Wednesday, December 05, 2007

Those who forget the past are destined to write equally shitty editorials in the future

Fred Hiatt, demonstrating that Chimpanzee's really do have better short term memories than many humans.

There's no editor more capable of finding a way to shake off the errors of the past and concentrate on ramping up the errors of the future than Fred Hiatt.

Why just look at him go:

September 25, 2007:


Even if Tehran provides satisfactory answers, its uranium enrichment -- and thus its progress toward a bomb -- will continue. That doesn't trouble Mr. ElBaradei, who hasn't hidden his view that the world should stop trying to prevent Iran from enriching uranium and should concentrate instead on blocking U.S. military action. Do Russia and China share this judgment? If so, they are more likely to precipitate a U.S. or Israeli military strike than to prevent one.


One can literally see Hiatt salivate at writing the editorial stating Dick Cheney had no choice but to bomb those Iranians so hard that that even Kathryn Lopez bounced. "See what you made him do?"

One may think that the latest NIE stating Iraq stopped working on a nuclear bomb in 2003 would temper Fred from enriching his own codpiece, but why would logic and rationality take hold now?


Iran's "decisions are guided by a cost-benefit approach rather than a rush to a weapon irrespective of the political, economic and military costs," says the public summary released Monday. That sounds like an endorsement of the diplomatic strategy pursued by the Bush administration since 2005, which has been aimed at forcing Iran to choose between the nuclear program and normal economic and security relations with the outside world. It strengthens the view, which we have previously endorsed, that this administration should not have to resort to military action to destroy Iranian nuclear facilities.

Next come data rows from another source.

**config.mk**
```make
export PLATFORM = sky130hd
export DESIGN_NAME = ebswc_ctrl
export DESIGN_NICKNAME = d
export VERILOG_FILES = /design/src/ebswc_ctrl.v /design/src/ebswc_wait.v
export VERILOG_INCLUDE_DIRS = /design/src
export SDC_FILE = /design/constraint.sdc
export NUM_CORES = 1
export LEC_CHECK = 0
export BUFFER_PORTS_ARGS = -buffer_cell sky130_fd_sc_hd__buf_2
export CAP_MARGIN = 10
export CORE_ASPECT_RATIO = 0.75
export CORE_MARGIN = 1
export CORE_UTILIZATION = 40
export DETAILED_ROUTE_END_ITERATION = 6
export SETUP_SLACK_MARGIN = 0.1
export SLEW_MARGIN = 20
export SYNTH_ARGS = -nofsm -noshare
export SYNTH_HDL_FRONTEND = slang
export SYNTH_HIERARCHICAL = 1
export SYNTH_SLANG_ARGS = --single-unit
```
**constraint.sdc**
```tcl
create_clock -name clk_sys -period 3 [get_ports clk_sys]
set_input_delay 0.3 -clock clk_sys [delete_from_list [all_inputs] [get_ports clk_sys]]
set_output_delay 0.3 -clock clk_sys [all_outputs]
set_load 0.02 [all_outputs]
```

Passive-Aggressive much Fred?

As I said on this same topic at Firedoglake (ask for it by name):

Years ago, I imagine there were many directions the Washington Post may have wanted to go with their editorial page. But it's still hard to believe they decided -- "You know, I sure wish we could out do James Taranto". Well, congratulations WaPo, some newspapers would be satisfied with just having a Sousa-march named after them; some would say let's keep the public goodwill of the Watergate Cover-up investigation years going. But not you, you decided, let's enable the oppressed Republican Party and its glorious wars as much as possible.